__Problem__:
Search the records for "switching". Copy every line where it appears.
++++ Input data ++++
<file path="src/rtl/rtr_flit_injector.sv">
// rtr_flit_injector: network-interface source stage for one router input port.
// Turns a local word stream into head/body/tail flits on a single router input channel and
// tracks per-VC downstream buffer credits returned by the router.
//
// Ports:
//   clk_i              clock
//   rst_ni             asynchronous active-low reset
//   router_address_i   this node's address, placed in the head flit as the source field
//   in_valid_i/in_ready_o/in_data_i/in_last_i   local word stream
//   in_vc_i, in_dest_i packet VC and destination, sampled on the first word only
//   channel_out_o      {valid, head, tail, one-hot VC, data}, registered
//   flow_ctrl_in_i     {credit valid, credit VC index}
//   error_o            sticky credit-overflow flag
//   idle_o             idle with every credit counter full
module rtr_flit_injector #(
   parameter  int unsigned NumVcs      = 2,
   parameter  int unsigned BufferDepth = 8,
   parameter  int unsigned DataWidth   = 64,
   parameter  int unsigned AddrWidth   = 4,
   localparam int unsigned VcW         = (NumVcs > 1) ? $clog2(NumVcs) : 1,
   localparam int unsigned ChW         = 3 + NumVcs + DataWidth,
   localparam int unsigned CntW        = $clog2(BufferDepth + 1)
) (
   input  logic                 clk_i,
   input  logic                 rst_ni,
   input  logic [AddrWidth-1:0] router_address_i,
   input  logic                 in_valid_i,
   output logic                 in_ready_o,
   input  logic [DataWidth-1:0] in_data_i,
   input  logic                 in_last_i,
   input  logic [VcW-1:0]       in_vc_i,
   input  logic [AddrWidth-1:0] in_dest_i,
   output logic [ChW-1:0]       channel_out_o,
   input  logic [VcW:0]         flow_ctrl_in_i,
   output logic                 error_o,
   output logic                 idle_o
);

   localparam int unsigned HeadPad = DataWidth - 2 * AddrWidth;

   typedef enum logic [1:0] {StIdle, StHead, StBody} state_e;

   state_e                 state_q;
   logic [VcW-1:0]         vc_q;
   logic [AddrWidth-1:0]   dest_q;
   logic [ChW-1:0]         chan_q;
   logic                   error_q, error_d;
   logic [CntW-1:0]        cnt_q [NumVcs];
   logic [CntW-1:0]        cnt_d [NumVcs];

   logic                   can_send;
   logic                   send_body;
   logic                   send;
   logic                   cred_valid;
   logic [VcW-1:0]         cred_vc;
   logic [NumVcs-1:0]      take;
   logic [NumVcs-1:0]      give;
   logic [NumVcs-1:0]      vc_field;
   logic [DataWidth-1:0]   head_data;
   logic                   all_full;

   assign can_send   = (cnt_q[vc_q] != '0);
   assign in_ready_o = (state_q == StBody) && can_send;
   assign send_body  = in_valid_i && in_ready_o;
   assign send       = ((state_q == StHead) && can_send) || send_body;
   assign cred_valid = flow_ctrl_in_i[VcW];
   assign cred_vc    = flow_ctrl_in_i[VcW-1:0];
   assign head_data  = {dest_q, router_address_i, {HeadPad{1'b0}}};

   // The VC field is numbered MSB-first on the channel, so VC 0 sits in the top bit.
   always_comb begin
      vc_field = '0;
      for (int v = 0; v < NumVcs; v++) begin
         vc_field[NumVcs-1-v] = (vc_q == VcW'(v));
      end
   end

   always_comb begin
      take = '0;
      give = '0;
      for (int v = 0; v < NumVcs; v++) begin
         take[v] = send && (vc_q == VcW'(v));
         give[v] = cred_valid && (cred_vc == VcW'(v));
      end
   end

   // A send and a credit on the same VC cancel; a lone credit at a full counter is an overflow.
   always_comb begin
      error_d  = error_q;
      all_full = 1'b1;
      for (int v = 0; v < NumVcs; v++) begin
         cnt_d[v] = cnt_q[v];
         if (take[v] && !give[v]) begin
            cnt_d[v] = cnt_q[v] - 1'b1;
         end else if (give[v] && !take[v]) begin
            if (cnt_q[v] == CntW'(BufferDepth)) begin
               error_d = 1'b1;
            end else begin
               cnt_d[v] = cnt_q[v] + 1'b1;
            end
         end
         if (cnt_q[v] != CntW'(BufferDepth)) begin
            all_full = 1'b0;
         end
      end
   end

   always_ff @(posedge clk_i or negedge rst_ni) begin
      if (!rst_ni) begin
         error_q <= 1'b0;
         for (int v = 0; v < NumVcs; v++) begin
            cnt_q[v] <= CntW'(BufferDepth);
         end
      end else begin
         error_q <= error_d;
         for (int v = 0; v < NumVcs; v++) begin
            cnt_q[v] <= cnt_d[v];
         end
      end
   end

   always_ff @(posedge clk_i or negedge rst_ni) begin
      if (!rst_ni) begin
         state_q <= StIdle;
         vc_q    <= '0;
         dest_q  <= '0;
         chan_q  <= '0;
      end else begin
         chan_q <= '0;
         unique case (state_q)
            StIdle: begin
               // The first word only seeds VC and destination; it is consumed in StBody.
               if (in_valid_i) begin
                  vc_q    <= in_vc_i;
                  dest_q  <= in_dest_i;
                  state_q <= StHead;
               end
            end
            StHead: begin
               if (can_send) begin
                  chan_q  <= {1'b1, 1'b1, 1'b0, vc_field, head_data};
                  state_q <= StBody;
               end
            end
            StBody: begin
               if (send_body) begin
                  chan_q <= {1'b1, 1'b0, in_last_i, vc_field, in_data_i};
                  if (in_last_i) begin
                     state_q <= StIdle;
                  end
               end
            end
            default: state_q <= StIdle;
         endcase
      end
   end

   assign channel_out_o = chan_q;
   assign error_o       = error_q;
   assign idle_o        = (state_q == StIdle) && all_full;

endmodule

</file>
<file path="config.mk">
export PLATFORM = sky130hd
export DESIGN_NAME = rtr_flit_injector
export DESIGN_NICKNAME = d
export VERILOG_FILES = /design/src/rtl/rtr_flit_injector.sv
export SDC_FILE = /design/constraint.sdc
export NUM_CORES = 1
export LEC_CHECK = 0
export ABC_CLOCK_PERIOD_IN_PS = 4400
export BUFFER_PORTS_ARGS = -buffer_cell sky130_fd_sc_hd__clkbuf_2
export CORE_MARGIN = 3
export CORE_UTILIZATION = 35
export CTS_CLUSTER_DIAMETER = 30
export DETAILED_ROUTE_END_ITERATION = 8
export MAX_ROUTING_LAYER = met4
export PLACE_DENSITY_LB_ADDON = 0.08
export SLEW_MARGIN = 20
export SYNTH_ARGS = -nofsm -noshare
export SYNTH_HDL_FRONTEND = slang
export SYNTH_SLANG_ARGS = --single-unit
</file>
<file path="constraint.sdc">
create_clock -name clk_i -period 4.4 [get_ports clk_i]
set_input_delay 1.32 -clock clk_i [delete_from_list [all_inputs] [get_ports clk_i]]
set_output_delay 1.32 -clock clk_i [all_outputs]
set_load 0.1 [all_outputs]
</file>
==> results of run 1 <==
==> stage by stage <==
stage	worst slack, ns	area, sq um	cells	hold WS [ns]
2_1_floorplan	1.28	3480	274	0.480
3_3_place_gp	0.822	4310	542	0.456
3_5_place_dp	0.759	4310	542	0.455
4_1_cts	0.858	4530	557	0.484
5_1_grt	0.761	4530	557	0.518
6_report	0.946	4530	557	0.470
==> kinds of logic (layout without fill, tap and decap cells) <==
logic type	Yosys count	after routing
and+or+nand+nor	111	111
adders and majority gates	11	11
xor gates and xnor gates	9	9
DFF	85	85
AOI/OAI and AO/OA	29	29
muxes	6	6
buffers and inverters	23	177
==> report_power, final <==
| group | switching, uW | internal (uW) | total (uW) |
|---|---|---|---|
| sequential | 109 | 944 | 1050 |
| combinational | 1040 | 360 | 1400 |
| clock | 278 | 323 | 601 |
==> synth_stat cells, drive strengths merged (2+ instances only) <==
cell	n
and3b	2
xnor2	4
a31oi	2
nand2	12
nor2	13
a22oi	8
o31ai	2
nand2b	2
mux2	6
ha	11
dfrtp	83
clkbuf	5
nor3	5
and3	4
nand3	2
nand3b	3
dfstp	2
o211ai	2
nor3b	2
a21oi	9
xor2	5
inv	12
nor4b	3
and2	58
o21ai	2
buf	6
==> cell type report <==
class / instances / area [sq um]
multi-input combinational: 166 / 1220
fill: 891 / 4930
sequential: 85 / 2130
inverter: 12 / 45.0
timing repair buffer: 150 / 757
clock buffer: 9 / 124
clock inverter: 6 / 96.3
tap: 129 / 161
==> path summary, 6_finish.rpt <==
check	start	endpoint	slack, ns	depth (start not counted)
max	cnt_q[5]	in_ready_o	0.95	4
min	error_o	error_o	0.47	2
max reg2reg	state_q[0]	cnt_q[2]	1.35	12
min reg2reg	error_o	error_o	0.47	2
max in group asynchronous	rst_ni	channel_out_o[25]	2.88	1
min in group asynchronous	rst_ni	channel_out_o[54]	0.99	1
==> worst max-delay path, delay by kind of cell, from the launching register on <==
kind	cells	cell delay [ns]
simple gates	3	0.97
flops	1	0.44
buf+inv	1	0.37
==> cells in the final DEF, fill, tap and decap left out, types with 3 or more instances in the layout <==
master / instances
a21oi_1: 9
a22oi_1: 8
and2_1: 21
and2_2: 7
and2_4: 30
and3_1: 3
clkbuf_2: 149
clkbuf_8: 9
dfrtp_1: 83
ha_1: 11
inv_1: 12
mux2_2: 6
nand2_1: 12
nand3b_1: 3
nor2_1: 13
nor3_1: 5
nor4b_1: 3
xnor2_1: 4
xor2_1: 5
==> sequential cells by signal, indices dropped and copies added, names as in the netlist <==
name,count
cnt_q,8
error_o,1
channel_out_o,69
vc_q,1
dest_q,4
state_q,2
==> per-layer routing <==
layer | GRT usage (%) | share of wire, % | up-vias | wire length (um)
li1 | - | - | 1199 | -
met1 | 16.3 | 40 | 1167 | 3020
met2 | 23.3 | 51 | 90 | 3820
met3 | 3.43 | 6.4 | 13 | 476
met4 | 6.75 | 2.0 | 0 | 153
met5 | - | 0 | - | 0
==> impl_summary.txt, run 1 <==
----------------------------------------------------
[Layout]
  Final Net Count ... 514
  Number of antenna diodes ... 0
  Growth of design area from synthesis to finish ... 30.3%
  Core Util, Final ... 47.9%
  Fraction of layout cells with a size suffix above 1 ... 50.0%

[Synthesis]
  Post-synth net total ... 364
  Post-synthesis share of cell area spent on and, or, nand and nor gates ... 21.3%
  Count of state elements after synthesis ... 85
  Async SR Flop Fraction ... 100%
  Cell type with the largest total area after synthesis ... dfrtp_1
  Synthesized area per cell ... 12.7 sq um
  Cells after Synth ... 274
  Largest family of logic cells by synthesized area ... simple AND/OR/NAND/NOR gates
  Mux cell area share after synthesis ... 1.94%
  Number of flops mapped to enable cells by yosys ... 0
  Most frequently used flop master after synthesis ... dfrtp_1
  Seq/Total Area, Yosys ... 61.2%
  Fraction of the mapped netlist area in compound gates ... 5.54%
  Synth warnings ... 0
  Xor and xnor area share after synthesis ... 2.27%
  Arithmetic-cell share of the synthesized area counting full adders, half adders and majority gates ... 3.96%
  Area of the mapped netlist ... 3480 sq um
  Largest cells by area after synthesis ... dfrtp_1, and2_4, ha_1
  Post-synth top area share ... 59.7%
  Number of unique standard cell types used by synthesis ... 41

[Floorplanning]
  # IOs ... 151
  Standard-cell rows ... 35
  Floorplan Core Area ... 9460 sq um
  Die height ... 106 um
  Area of the die ... 11200 sq um
  Width of the die ... 106 um
  Initial cell density of the core ... 36.8%

[Placed design]
  Number of input and output port buffers inserted ... 150
  Last weighted congestion value of the routability-driven placer ... 0.698
  Sum of net half-perimeters after detailed placement ... 5420 um

[Timing]
  Maximum clock frequency ... 0.289 GHz
  Total count of hold-check failures in the final report ... 0
  Transition at the pin with the smallest max-transition slack ... 0.749 ns
  Post-layout minimum cycle time ... 3.45 ns
  Final Slew Violations ... 0
  Final critical-path share of the clock period ... 78.5%
  Worst-case clock skew ... 0.00795 ns
  Max-slew headroom at the worst pin ... 50.0%
  Unrepaired setup endpoints after global routing ... false
  Final number of setup-violating endpoints ... 0
  Sum of negative setup slack ... 0 ns

[Clock tree]
  Post-CTS Hold Fix Bufs ... 0
  Number of sinks handled by clock tree synthesis ... 85
  Post-CTS setup-driven buffer insertion count ... 0
  Total clock buffers created by CTS ... 9
  Maximum clock path buffer count ... 2
  Clk_lat worst skew ... 0.35 ns
  CTS tree ... yes
  Number of gates resized after cts ... 0
  Root buffer cell ... clkbuf_8
  Clock transition time at the flip-flop clock pins of the worst setup and hold paths ... 0.08 ns
  CTS H-tree depth ... 3

[Critical path]
  Critical path class ... reg2out
  Crit Path Max Fanout ... 6
  Cell with the largest stage delay on the worst path ... or4_4
  CP endpoint kind ... output port
  Cells along the critical path ... or2_1 -> or4_4 -> and3_2 -> clkbuf_2
  Worst path arrival time ... 2.13 ns
  Largest stage delay on the critical path ... 0.46 ns
  Kind of launch point of the worst setup path ... flop
  Crit path required time ... 3.08 ns

[Power and ir drop]
  P_leak ... 0.00250 uW
  Max VDD drop ... 301 uV
  PwrDens ... 675 nW/um^2
  Power consumption ... 3060 uW

[Drt]
  Count of vias placed by the detailed router ... 2469
  Router iterations before antenna repair ... 4
  Total Routed Length ... 7470 um
  Number of antenna-violating nets in the routed design ... 0
  Mean routed wirelength per cell ... 13.4 um
  Via/cell ratio ... 4.43
  Number of DRC violations after detailed routing ... 0
  Iteration-0 DRC count of the detailed router ... 154

[Status]
  Outcome ... finished, final reports clean

[GRT]
  Global-route wire length before repair ... 12100 um
  Number of global-route vias before repair ... 2423
  Global-route total usage across every layer ... 14.1%
  Largest net degree at the start of global routing ... 86
  Number of antenna violations at the first check in global routing ... 0
  Sum of overflow across all layers after global routing ... 0

[Min path]
  Type of the most critical hold path ... reg2reg

[Flow run]
  # Max-Cap Violations ... 0

----------------------------------------------------
Power figures use the tool's default switching activity.
==> inputs of run 2 (changes only) <==
ABC_CLOCK_PERIOD_IN_PS = 3500   (was 4400)
clock period = 3.5 ns   (was 4.4 ns; I/O delays follow)
==> impl_summary.txt, run 2 (same netlist as run 1, synthesis figures left out) <==
----------------------------------------------------
[Critical path]
  Crit Path Max Fanout ... 6 (unchanged)
  Cells along the critical path ... or2_1 -> or4_4 -> and3_2 -> clkbuf_2
  Cells on worst reg2reg path ... 11 (-1)
  Crit path required time ... 2.45 ns (-0.63 ns)
  Capturing point of the worst reg2reg path ... cnt_q[2]
  Startpoint of the most critical register-to-register path ... state_q[1]
  Kind of launch point of the worst setup path ... flop
  CP endpoint kind ... output port
  Cell with the largest stage delay on the worst path ... or4_4
  CP Buf/Inv Count ... 1 (unchanged)
  Kind of cell with the highest combined delay on the critical path ... simple AND/OR/NAND/NOR gates
  Worst path arrival time ... 2.13 ns (about the same)
  Register-to-register setup slack ... 0.63 ns (-0.72 ns)
  Largest stage delay on the critical path ... 0.46 ns (about the same)
  Critical path class ... reg2out

[Layout]
  Final Net Count ... 517 (+0.58%)
  Top library cells by usage in the layout, fill and taps aside ... clkbuf_2, dfrtp_1, and2_4, and2_1, nor2_1
  Non-Filler Instances ... 561 (+0.72%)
  Core Util, Final ... 47.6% (-0.29 points)
  Most common cell after layout, fill and taps aside ... clkbuf_2
  Fraction of layout cells with a size suffix above 1 ... 50.2% (+0.23 points)
  Growth of design area from synthesis to finish ... 29.5%
  Largest register FFs ... 69 (unchanged)
  Number of antenna diodes ... 0 (unchanged)

[Floorplanning]
  Standard-cell rows ... 35 (unchanged)
  # IOs ... 151 (unchanged)
  Die height ... 106 um (unchanged)
  Area of the die ... 11200 sq um (unchanged)
  Initial cell density of the core ... 36.8% (unchanged)
  Width of the die ... 106 um (unchanged)
  Floorplan Core Area ... 9460 sq um (unchanged)

[Status]
  Outcome ... finished, final reports clean

[Clock tree]
  Root buffer cell ... clkbuf_8
  Number of sinks handled by clock tree synthesis ... 85 (unchanged)
  CTS H-tree depth ... 3 (unchanged)
  Total clock buffers created by CTS ... 9 (unchanged)
  Post-CTS Hold Fix Bufs ... 0 (unchanged)
  Clk_lat worst skew ... 0.35 ns (about the same)
  Clock transition time at the flip-flop clock pins of the worst setup and hold paths ... 0.08 ns (about the same)
  Maximum clock path buffer count ... 2 (unchanged)
  CTS tree ... yes
  Post-CTS setup-driven buffer insertion count ... 0 (unchanged)
  Number of gates resized after cts ... 0 (unchanged)

[Drt]
  M1 WL ... 3350 um (+11%)
  Iteration-0 DRC count of the detailed router ... 137 (-11%)
  Mean routed wirelength per cell ... 13.9 um (+3.9%)
  Routed length on met2 ... 3890 um (+1.8%)
  Total Routed Length ... 7820 um (+4.7%)
  Highest metal layer with signal wires ... met4
  DR WL met3 ... 489 um (+2.7%)
  Count of vias placed by the detailed router ... 2442 (-1.1%)
  Number of antenna-violating nets in the routed design ... 0 (unchanged)
  Number of DRC violations after detailed routing ... 0 (unchanged)
  Via/cell ratio ... 4.35 (-1.8%)
  Router iterations before antenna repair ... 4 (unchanged)

[GRT]
  Sum of overflow across all layers after global routing ... 0 (unchanged)
  Largest net degree at the start of global routing ... 58 (-33%)
  Global-route wire length before repair ... 12500 um (+3.5%)
  Number of global-route vias before repair ... 2432 (+0.37%)
  Global-route total usage across every layer ... 14.6% (+0.49 points)
  Number of antenna violations at the first check in global routing ... 0 (unchanged)

[Timing]
  Unrepaired setup endpoints after global routing ... false
  Post-layout minimum cycle time ... 3.18 ns
  Final critical-path share of the clock period ... 90.7%
  Sum of negative setup slack ... 0 ns (unchanged)
  Worst-case hold slack ... 0.495 ns (+0.0256 ns)
  Worst-case clock skew ... 0.0145 ns (+0.00651 ns)
  Final Slew Violations ... 0 (unchanged)
  Maximum clock frequency ... 0.315 GHz
  Transition at the pin with the smallest max-transition slack ... 0.668 ns (-0.0811 ns)
  Total count of hold-check failures in the final report ... 0 (unchanged)
  Final number of setup-violating endpoints ... 0 (unchanged)
  Max-slew headroom at the worst pin ... 55.4% (+5.4 points)

[Min path]
  Hold path startpoint ... error_o
  Number of cells on the worst hold path ... 2 (unchanged)
  Type of the most critical hold path ... reg2reg
  WHS Endpoint ... error_o

[Power and ir drop]
  PwrDens ... 828 nW/um^2 (+23%)
  P_leak ... 0.00249 uW (-0.43%)
  Power consumption ... 3730 uW (+22%)
  Max VDD drop ... 359 uV (+19%)

[Placed design]
  Instance count after placement with tap cells included ... 545 (+0.55%)
  Number of input and output port buffers inserted ... 150 (unchanged)
  Last weighted congestion value of the routability-driven placer ... 0.710 (+1.6%)
  Sum of net half-perimeters after detailed placement ... 5720 um (+5.7%)

[Flow run]
  # Max-Cap Violations ... 0 (unchanged)

----------------------------------------------------
[run 2: cell count changes in the layout (fill, tap and decap cells not counted)]
cell | previous run | this run
clkbuf_1 | 0 | 1
inv_8 | 1 | 0
bufinv_16 | 2 | 0
buf_6 | 1 | 0
buf_4 | 0 | 4
inv_6 | 1 | 2
clkinv_2 | 0 | 1
clkinvlp_4 | 1 | 2
[run 2: how the worst max path moves through the flow]
stage / start / end / depth (start not counted)
6_report: cnt_q[5] / in_ready_o / 4
5_1_grt: cnt_q[7] / idle_o / 3
4_1_cts: cnt_q[7] / idle_o / 3
3_5_place_dp: in_valid_i / cnt_q[2] / 11
3_3_place_gp: in_valid_i / cnt_q[6] / 11
2_1_floorplan: in_valid_i / cnt_q[2] / 11
[run 2: layout make-up]
type,instances,area [sq um]
fill,907,4950
sequential,85,2130
multi-input combinational,166,1220
timing repair buffer,153,776
tap,129,161
clock buffer,10,128
clock inverter,6,46.3
inverter,12,45.0
[run 2: worst min-delay path: cells and delay by family, from the launching register on]
family	cells	cell delay, ns
compound gates	1	0.05
flops	1	0.36
simple gates	1	0.06
[run 2: report_power, final]
group	total (uW)	internal [uW]	switching (uW)
clock network	630	263	366
registers	1330	1190	140
logic	1770	458	1320
[run 2: stage by stage]
step | instance area (sq um) | worst slack (ns)
after floorplan | 3480 | 0.646
after global placement | 4330 | 0.487
after detailed placement | 4330 | 0.373
after CTS | 4500 | 0.272
after global routing | 4500 | 0.199
final | 4500 | 0.324
[run 2: routing by layer]
layer  global-route usage, %  vias to the layer above
met5                       -                        -
met4                    5.92                        0
met3                    2.76                        7
met2                    23.5                       91
met1                    18.3                     1138
li1                        -                     1206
++++
__Response for this exercise__:
| group | switching, uW | internal (uW) | total (uW) |
Power figures use the tool's default switching activity.
group	total (uW)	internal [uW]	switching (uW)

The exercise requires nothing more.